◆ Work request
When a line in the entries below contains the word "repair", copy that line.

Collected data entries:
==> config.mk <==
export PLATFORM = sky130hd
export DESIGN_NAME = dmem_arbiter_flat
export DESIGN_NICKNAME = d
export VERILOG_FILES = /design/src/rtl/dmem_arbiter_if.sv /design/src/rtl/dmem_arbiter.sv /design/src/flat_wrapper.sv
export SDC_FILE = /design/constraint.sdc
export NUM_CORES = 1
export LEC_CHECK = 0
export ABC_AREA = 1
export ABC_CLOCK_PERIOD_IN_PS = 1600
export CELL_PAD_IN_SITES_DETAIL_PLACEMENT = 1
export CELL_PAD_IN_SITES_GLOBAL_PLACEMENT = 1
export CORE_AREA = 3 3 74 76
export CTS_CLUSTER_SIZE = 25
export DETAILED_ROUTE_END_ITERATION = 10
export DIE_AREA = 0 0 77 79
export GPL_ROUTABILITY_DRIVEN = 0
export PLACE_DENSITY_LB_ADDON = 0.1
export SETUP_SLACK_MARGIN = 0.15
export SLEW_MARGIN = 5
export SYNTH_ARGS = -nofsm -noshare
export SYNTH_HDL_FRONTEND = slang
export SYNTH_SLANG_ARGS = --single-unit
==> constraint.sdc <==
create_clock -name clk -period 1.6 [get_ports clk]
set_input_delay 0.16 -clock clk [delete_from_list [all_inputs] [get_ports clk]]
set_output_delay 0.16 -clock clk [all_outputs]
set_load 0.01 [all_outputs]
==> src/rtl/dmem_arbiter_if.sv <==
// Request/response and BRAM pin bundle for dmem_arbiter.
// slave: arbiter side; master: requesters plus the BRAM model.
interface dmem_arbiter_if;
    logic       p_req;
    logic       p_we;
    logic [7:0] p_addr;
    logic [7:0] p_wdata;
    logic       p_gnt;
    logic       p_stall;
    logic [7:0] p_rdata;
    logic       p_rvalid;

    logic       d_req;
    logic       d_we;
    logic [7:0] d_addr;
    logic [7:0] d_wdata;
    logic       d_gnt;
    logic [7:0] d_rdata;
    logic       d_rvalid;

    logic       mem_en;
    logic       mem_we;
    logic [7:0] mem_addr;
    logic [7:0] mem_din;
    logic [7:0] mem_dout;
    logic       busy;

    modport slave (
        input  p_req, p_we, p_addr, p_wdata, d_req, d_we, d_addr, d_wdata, mem_dout,
        output p_gnt, p_stall, p_rdata, p_rvalid, d_gnt, d_rdata, d_rvalid,
        output mem_en, mem_we, mem_addr, mem_din, busy
    );

    modport master (
        output p_req, p_we, p_addr, p_wdata, d_req, d_we, d_addr, d_wdata, mem_dout,
        input  p_gnt, p_stall, p_rdata, p_rvalid, d_gnt, d_rdata, d_rvalid,
        input  mem_en, mem_we, mem_addr, mem_din, busy
    );
endinterface

==> src/rtl/dmem_arbiter.sv <==
// Shares a 256x8 single-port BRAM between the pipeline (primary) and a debug port.
// Optional starvation guard for the debug port: `define DMEM_ARB_STARVE_GUARD_EN.
module dmem_arbiter #(
    parameter int unsigned STARVE_LIMIT = 4
) (
    input  logic                 clk,
    input  logic                 reset,
    dmem_arbiter_if.slave        bus
);
    localparam int unsigned AW = 8;
    localparam int unsigned DW = 8;
    localparam int unsigned CW = 3;

    localparam logic [0:0] S_IDLE    = 1'b0;
    localparam logic [0:0] S_RD_WAIT = 1'b1;

    logic [0:0]    r_state;
    logic [0:0]    w_state_nxt;
    logic          r_owner_d;
    logic          w_owner_nxt;
    logic [DW-1:0] r_p_rdata;
    logic [DW-1:0] r_d_rdata;
    logic          r_p_rvalid;
    logic          r_d_rvalid;

    logic          w_idle;
    logic          w_force_d;
    logic          w_p_win;
    logic          w_d_win;

`ifdef DMEM_ARB_STARVE_GUARD_EN
    logic [CW-1:0] r_starve;

    assign w_force_d = (r_starve == CW'(STARVE_LIMIT)) && bus.d_req;

    // Counts primary grants the secondary has sat through
    always_ff @(posedge clk) begin
        if (reset) begin
            r_starve <= '0;
        end else if (w_p_win && bus.d_req) begin
            r_starve <= CW'(r_starve + 1'b1);
        end else if (w_d_win || !bus.d_req) begin
            r_starve <= '0;
        end
    end
`else
    logic w_unused_starve_limit;

    assign w_force_d             = 1'b0;
    assign w_unused_starve_limit = ^CW'(STARVE_LIMIT);
`endif

    // Arbitration and BRAM pin drive; everything quiet during reset
    always_comb begin
        w_idle       = (r_state == S_IDLE) && !reset;
        w_p_win      = w_idle && bus.p_req && !w_force_d;
        w_d_win      = w_idle && bus.d_req && (!bus.p_req || w_force_d);
        bus.mem_en   = 1'b0;
        bus.mem_we   = 1'b0;
        bus.mem_addr = '0;
        bus.mem_din  = '0;
        w_state_nxt  = S_IDLE;
        w_owner_nxt  = r_owner_d;
        if (w_p_win) begin
            bus.mem_en   = 1'b1;
            bus.mem_we   = bus.p_we;
            bus.mem_addr = AW'(bus.p_addr);
            bus.mem_din  = DW'(bus.p_wdata);
            if (!bus.p_we) begin
                w_state_nxt = S_RD_WAIT;
                w_owner_nxt = 1'b0;
            end
        end else if (w_d_win) begin
            bus.mem_en   = 1'b1;
            bus.mem_we   = bus.d_we;
            bus.mem_addr = AW'(bus.d_addr);
            bus.mem_din  = DW'(bus.d_wdata);
            if (!bus.d_we) begin
                w_state_nxt = S_RD_WAIT;
                w_owner_nxt = 1'b1;
            end
        end
    end

    assign bus.p_gnt    = w_p_win;
    assign bus.d_gnt    = w_d_win;
    assign bus.p_stall  = bus.p_req && !w_p_win;
    assign bus.busy     = (r_state == S_RD_WAIT);
    assign bus.p_rdata  = r_p_rdata;
    assign bus.d_rdata  = r_d_rdata;
    assign bus.p_rvalid = r_p_rvalid;
    assign bus.d_rvalid = r_d_rvalid;

    always_ff @(posedge clk) begin
        if (reset) begin
            r_state <= S_IDLE;
        end else begin
            r_state <= w_state_nxt;
        end
    end

    // Read return: BRAM output is valid during RD_WAIT, latched for the owner
    always_ff @(posedge clk) begin
        if (reset) begin
            r_owner_d  <= 1'b0;
            r_p_rdata  <= '0;
            r_d_rdata  <= '0;
            r_p_rvalid <= 1'b0;
            r_d_rvalid <= 1'b0;
        end else begin
            r_owner_d  <= w_owner_nxt;
            r_p_rvalid <= 1'b0;
            r_d_rvalid <= 1'b0;
            if (r_state == S_RD_WAIT) begin
                if (r_owner_d) begin
                    r_d_rdata  <= DW'(bus.mem_dout);
                    r_d_rvalid <= 1'b1;
                end else begin
                    r_p_rdata  <= DW'(bus.mem_dout);
                    r_p_rvalid <= 1'b1;
                end
            end
        end
    end
endmodule

==> src/flat_wrapper.sv <==
// flat-port wrapper written by rule: the top's interface ports become plain ports
module dmem_arbiter_flat 
#(
    parameter int unsigned STARVE_LIMIT = 4
)
  (clk, reset, bus_p_req, bus_p_we, bus_p_addr, bus_p_wdata, bus_d_req, bus_d_we, bus_d_addr, bus_d_wdata, bus_mem_dout, bus_p_gnt, bus_p_stall, bus_p_rdata, bus_p_rvalid, bus_d_gnt, bus_d_rdata, bus_d_rvalid, bus_mem_en, bus_mem_we, bus_mem_addr, bus_mem_din, bus_busy);
  dmem_arbiter_if bus_i ();
  input  logic clk;
  input  logic reset;
  input wire logic [$bits(bus_i.p_req)-1:0] bus_p_req;
  input wire logic [$bits(bus_i.p_we)-1:0] bus_p_we;
  input wire logic [$bits(bus_i.p_addr)-1:0] bus_p_addr;
  input wire logic [$bits(bus_i.p_wdata)-1:0] bus_p_wdata;
  input wire logic [$bits(bus_i.d_req)-1:0] bus_d_req;
  input wire logic [$bits(bus_i.d_we)-1:0] bus_d_we;
  input wire logic [$bits(bus_i.d_addr)-1:0] bus_d_addr;
  input wire logic [$bits(bus_i.d_wdata)-1:0] bus_d_wdata;
  input wire logic [$bits(bus_i.mem_dout)-1:0] bus_mem_dout;
  output wire logic [$bits(bus_i.p_gnt)-1:0] bus_p_gnt;
  output wire logic [$bits(bus_i.p_stall)-1:0] bus_p_stall;
  output wire logic [$bits(bus_i.p_rdata)-1:0] bus_p_rdata;
  output wire logic [$bits(bus_i.p_rvalid)-1:0] bus_p_rvalid;
  output wire logic [$bits(bus_i.d_gnt)-1:0] bus_d_gnt;
  output wire logic [$bits(bus_i.d_rdata)-1:0] bus_d_rdata;
  output wire logic [$bits(bus_i.d_rvalid)-1:0] bus_d_rvalid;
  output wire logic [$bits(bus_i.mem_en)-1:0] bus_mem_en;
  output wire logic [$bits(bus_i.mem_we)-1:0] bus_mem_we;
  output wire logic [$bits(bus_i.mem_addr)-1:0] bus_mem_addr;
  output wire logic [$bits(bus_i.mem_din)-1:0] bus_mem_din;
  output wire logic [$bits(bus_i.busy)-1:0] bus_busy;
  assign bus_i.p_req = bus_p_req;
  assign bus_i.p_we = bus_p_we;
  assign bus_i.p_addr = bus_p_addr;
  assign bus_i.p_wdata = bus_p_wdata;
  assign bus_i.d_req = bus_d_req;
  assign bus_i.d_we = bus_d_we;
  assign bus_i.d_addr = bus_d_addr;
  assign bus_i.d_wdata = bus_d_wdata;
  assign bus_i.mem_dout = bus_mem_dout;
  assign bus_p_gnt = bus_i.p_gnt;
  assign bus_p_stall = bus_i.p_stall;
  assign bus_p_rdata = bus_i.p_rdata;
  assign bus_p_rvalid = bus_i.p_rvalid;
  assign bus_d_gnt = bus_i.d_gnt;
  assign bus_d_rdata = bus_i.d_rdata;
  assign bus_d_rvalid = bus_i.d_rvalid;
  assign bus_mem_en = bus_i.mem_en;
  assign bus_mem_we = bus_i.mem_we;
  assign bus_mem_addr = bus_i.mem_addr;
  assign bus_mem_din = bus_i.mem_din;
  assign bus_busy = bus_i.busy;
  dmem_arbiter #(.STARVE_LIMIT(STARVE_LIMIT)) u_core (.clk(clk), .reset(reset), .bus(bus_i));
endmodule
==> flow_summary.toml, run 1 <==
[final_layout]
fillers = 612
regArea_um2 = 402
drive_gt1_share_pct = 28.8
fin_nets = 298
multi_input_area_um2 = 559
finalNonFillerCells = 317
finalInstanceArea_mm2 = 0.00214
syn_to_final_growth_pct = 123
num_antenna_cells = 0

[clocking]
h-tree-depth = 1
cts_tree = "yes"
cts.sinks = 20
cts_buffers = 3
cts_buffer_depth = 2
clkLatencyLatePin_ns = 0.26
clkTransAtPathRegs_ns = 0.07
clockRootBuffer = "clkbuf_8"

[yosys]
yosys-top-cells-area = "dfxtp_1 (42%), nand2_1 (32%), a21oi_1 (8.9%)"
ys_warn_count = 0
ys_seq_elements = 20
synth_cell_types = 19
yosysTopAreaCell = "dfxtp_1"
synth_top_area_share_pct = 41.7
avgSynthCellArea_um2 = 6.63
ys_seq_area_share_pct = 41.7
yosysMostFrequentCell = "nand2_1"
synth_edf_count = 0
synthTopCellsByCount = "nand2_1 (82), dfxtp_1 (20), a21oi_1 (17), inv_1 (6), nor2_1 (3)"
ys_async_sr_fraction_pct = 0
ys.flop_type = "dfxtp_1"
syn-cell-area_um2 = 961
syn-num-nets = 191
syn_inst = 145

[detailed_routing]
drt-total-wl_um = 4390
drt_pass1_iterations = 2
num_vias = 1310
drt_drc_violations_left = 0
final_antenna_net_count = 0
wl_per_cell_um = 13.9
drt-initial-drc-count = 2
vias_per_cell = 4.13

[setup_path]
crit_path_start_kind = "flop"
cp_max_fo = 6
path_class = "flop to output port"
worstPathRequired_ns = 1.44
end_kind = "output port"
arrival_ns = 1.42

[power]
leakagePower_nw = 0.972
powerDensity_mw_per_mm2 = 575
ir_worst_vdd_v = 0.000345

[die]
ios = 86
start_util_pct = 20.1
core_area_mm2 = 0.00479
dieHeight_um = 79
row_count = 25
dieWidth_um = 77
dieArea_mm2 = 0.00608

[timing]
slew_headroom_pct = 76.2
rsz0062_at_grt = "true"
hold_viol_final = 0
tightest_slew_ns = 0.356
hold_slack_ns = 0.465
finalMaxSlewViolations = 0
fin_crit_ns = 1.58
skew_ns = 0.00211
final.setup.tns_ns = 0
fmax_ghz = 0.635
setup_viol = 0
layout_setup_ws_ns = 0.0242
timing.final.crit_share_pct = 98.5

[global_route]
grt_pass1_wl_um = 6980
antenna_found_initial = 0
track_usage_pct = 14.1
gr-total-overflow = 0
grt_pass1_vias = 1408
grt_max_degree = 20

[placement]
pre_cts_slack_ns = -0.405
placed_cell_area_mm2 = 0.00190
post-dp-hpwl_um = 3240
port_buffers = 85
dp.cells = 298

[hold_path]
hp-class = "flop to flop"

[run_status]
status = "finished clean"

[run]
max_cap_violations = 0
## flip-flops by register name (all words and copies together), names as in the netlist
register and cells:
u_core.bus.busy 1, u_core.bus.d_rvalid 1, u_core.r_owner_d 1, u_core.bus.d_rdata 8
u_core.bus.p_rdata 8, u_core.bus.p_rvalid 1
## final timing paths
path	from	end	slack [ns]	cells past startpoint
hold / removal	u_core.bus.p_rdata[6]	u_core.bus.p_rdata[6]	0.46	2
hold reg to reg	u_core.bus.p_rdata[6]	u_core.bus.p_rdata[6]	0.46	2
setup / recovery	u_core.bus.busy	bus_mem_din[5]	0.02	7
setup reg to reg	u_core.bus.busy	u_core.bus.busy	0.32	8
## metal layers
metal  global-route usage, %  vias to the layer above  share of wire (%)
met5                       0                        -                  0
met4                    4.27                        0               0.80
met3                    2.95                        4                5.4
met2                    24.5                       50                 50
met1                    17.5                      596                 44
li1                        -                      660                  -
## where the power goes
| part | total (W) | internal [W] | switching [W] |
|---|---|---|---|
| combinational | 0.000385 | 0.000221 | 0.000164 |
| sequential | 0.000519 | 0.000511 | 0.00000793 |
| clock | 0.000328 | 0.000168 | 0.000161 |
| total | 0.00123 | 0.000900 | 0.000332 |
## worst max-delay path, cell delays in order, from the launching register on
cell and delay [ns]:
dfxtp_2 0.34, nor2_4 0.17, nand3_4 0.16, clkinv_4 0.11, buf_4 0.12, nand2_1 0.06
nand2_1 0.07, buf_2 0.13
## stage by stage
step	utilization, %	total power (W)
floorplan	-	0.000637
finish	44.8	0.00123
global route	44.8	0.00130
global placement	39.6	0.000860
detailed placement	39.6	0.000868
CTS	42.1	0.00121
## area by class of cell
class / count / area share (%)
repair inverters: 2 / 0.818
clock buffers: 3 / 1.93
well taps: 67 / 3.91
repair buffers: 104 / 46.0
multi-input cells: 112 / 26.1
inverters: 9 / 2.51
flip-flops and latches: 20 / 18.8
## cell families (layout without fill, tap and decap cells)
family,after synthesis,after routing,synth area share [%]
AND/OR/NAND/NOR,93,93,40.5
AO/OA/AOI/OAI,19,19,10.0
buffers and inverters,13,118,7.81
flip-flops,20,20,41.7
## cells in the final DEF (no fill, tap or decap), drive strengths merged
| cell type | n |
|---|---|
| dlymetal6s2s | 1 |
| clkdlybuf4s15 | 1 |
| buf | 38 |
| o22ai | 1 |
| dlygate4sd2 | 3 |
| nand3 | 2 |
| nand4 | 1 |
| dfxtp | 20 |
| nor2 | 5 |
| clkdlybuf4s50 | 61 |
| a21oi | 17 |
| o21ai | 1 |
| clkbuf | 3 |
| clkinv | 2 |
| inv | 9 |
| nand2 | 85 |
## what timing repair did
action | CTS | global route
hold buffers | 0 | 0
setup buffers | 11 | 3
pin swaps | 2 | 12
gates resized for setup | 89 | 40
endpoints found under the setup margin | 22 | 21
gates cloned | 1 | 1
(Power assumes the default switching activity.)
==> inputs of run 2 (changes only) <==
HOLD_SLACK_MARGIN = 0.03   (was unset)
==> results of run 2 <==
Same layout as run 1: the final DEF is identical, and so are final timing and power.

◆ Response
repair inverters: 2 / 0.818
repair buffers: 104 / 46.0
## what timing repair did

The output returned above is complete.